Barre, VT, Courthouse

A retired Barre police officer sat beside me while I was waiting outside a courtroom in the Washington County Criminal Court, and he mentioned he thought he knew my former husband. He suggested that clearly I didn’t know my former husband all that well, and he told me some wrongdoings he knew my former spouse had committed. I protested that the man he referred to wasn’t my former husband.

The officer persisted. Listening, I began to wonder how much I knew about anyone, really, in the end. In my bag, I had a copy of Janet Malcolm’s biography of Sylvia Path, The Silent Woman, which I had read with enormous interest many years ago, right before I was married. In this book, Ted Hughes is quoted as writing, “I hope each of us owns the facts of her or his own life.”

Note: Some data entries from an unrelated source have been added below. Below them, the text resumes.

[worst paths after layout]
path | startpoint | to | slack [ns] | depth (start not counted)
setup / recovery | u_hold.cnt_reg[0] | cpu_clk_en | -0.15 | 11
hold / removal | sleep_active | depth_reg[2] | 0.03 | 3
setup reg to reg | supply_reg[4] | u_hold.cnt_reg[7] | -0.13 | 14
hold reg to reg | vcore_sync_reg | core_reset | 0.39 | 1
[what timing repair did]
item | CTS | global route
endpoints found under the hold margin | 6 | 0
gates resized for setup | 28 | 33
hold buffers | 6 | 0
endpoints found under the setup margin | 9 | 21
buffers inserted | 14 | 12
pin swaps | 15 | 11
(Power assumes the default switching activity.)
## config.mk

```make
export PLATFORM = sky130hd
export DESIGN_NAME = uvot_fault_ctrl
export DESIGN_NICKNAME = d
export VERILOG_FILES = /design/src/uvot_pkg.sv /design/src/uvot_fault_ctrl.sv /design/src/uvot_page_store.sv
export VERILOG_INCLUDE_DIRS = /design/src
export SDC_FILE = /design/constraint.sdc
export NUM_CORES = 1
export LEC_CHECK = 0
export BUFFER_PORTS_ARGS = -buffer_cell sky130_fd_sc_hd__buf_4
export CORE_MARGIN = 3
export CORE_UTILIZATION = 40
export CTS_CLUSTER_DIAMETER = 80
export DETAILED_ROUTE_END_ITERATION = 7
export REMOVE_ABC_BUFFERS = 1
export SLEW_MARGIN = 20
export SYNTH_ARGS = -nofsm -noshare
export SYNTH_HDL_FRONTEND = slang
export SYNTH_HIERARCHICAL = 1
export SYNTH_SLANG_ARGS = --single-unit
```

## constraint.sdc

```tcl
create_clock -name clk -period 15.2 [get_ports clk]
set_clock_uncertainty 0.15 [all_clocks]
set_input_delay 4.56 -clock clk [delete_from_list [all_inputs] [get_ports clk]]
set_output_delay 4.56 -clock clk [all_outputs]
set_load 0.01 [all_outputs]
```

I knew when I entered that courtroom, again, as I had before, that I would need to relinquish some of the darkest facts of my life. Just the facts, ma’am, and yet the facts seem so much. The reality is, of course, none of us own the facts of our lives. We’re hardly discrete entities, spreading into each others’ lives messily as we do.

Just the facts. Granite photos, the trio of a judicial panel, bailiff, what must be an endless of stream of adults coming and going through the security at the door. Outside, robins sang in the maples behind the courthouse. I’d been there so frequently, I knew the way out of the one-way streets.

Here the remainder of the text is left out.